* **Task prompt**
Determine how many lines of the listing below hold the string "constraint", then state that number alone.
══════
**config.mk**
```make
export PLATFORM = sky130hd
export DESIGN_NAME = rename_top
export DESIGN_NICKNAME = d
export VERILOG_FILES = /design/src/common/rename_pkg.sv /design/src/rtl/decode/insn_decode.sv /design/src/rtl/rename/rename_map.sv /design/src/rtl/rename/free_list.sv /design/src/rtl/rename/rename_stage.sv /design/src/rtl/retire_queue.sv /design/src/rtl/rename_top.sv
export SDC_FILE = /design/constraint.sdc
export NUM_CORES = 2
export LEC_CHECK = 0
export BUFFER_PORTS_ARGS = -buffer_cell sky130_fd_sc_hd__buf_4
export CAP_MARGIN = 20
export CORE_MARGIN = 5
export CORE_UTILIZATION = 50
export DETAILED_ROUTE_END_ITERATION = 10
export PLACE_DENSITY_LB_ADDON = 0.05
export SLEW_MARGIN = 10
export SYNTH_ARGS = -nofsm -noshare
export SYNTH_HDL_FRONTEND = slang
export SYNTH_SLANG_ARGS = --single-unit
```
**constraint.sdc**
```tcl
create_clock -name clk -period 4.49 [get_ports clk]
set_input_delay 0.449 -clock clk [delete_from_list [all_inputs] [get_ports clk]]
set_output_delay 0.449 -clock clk [all_outputs]
set_load 0.005 [all_outputs]
```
══════
* **Result for this exercise**
2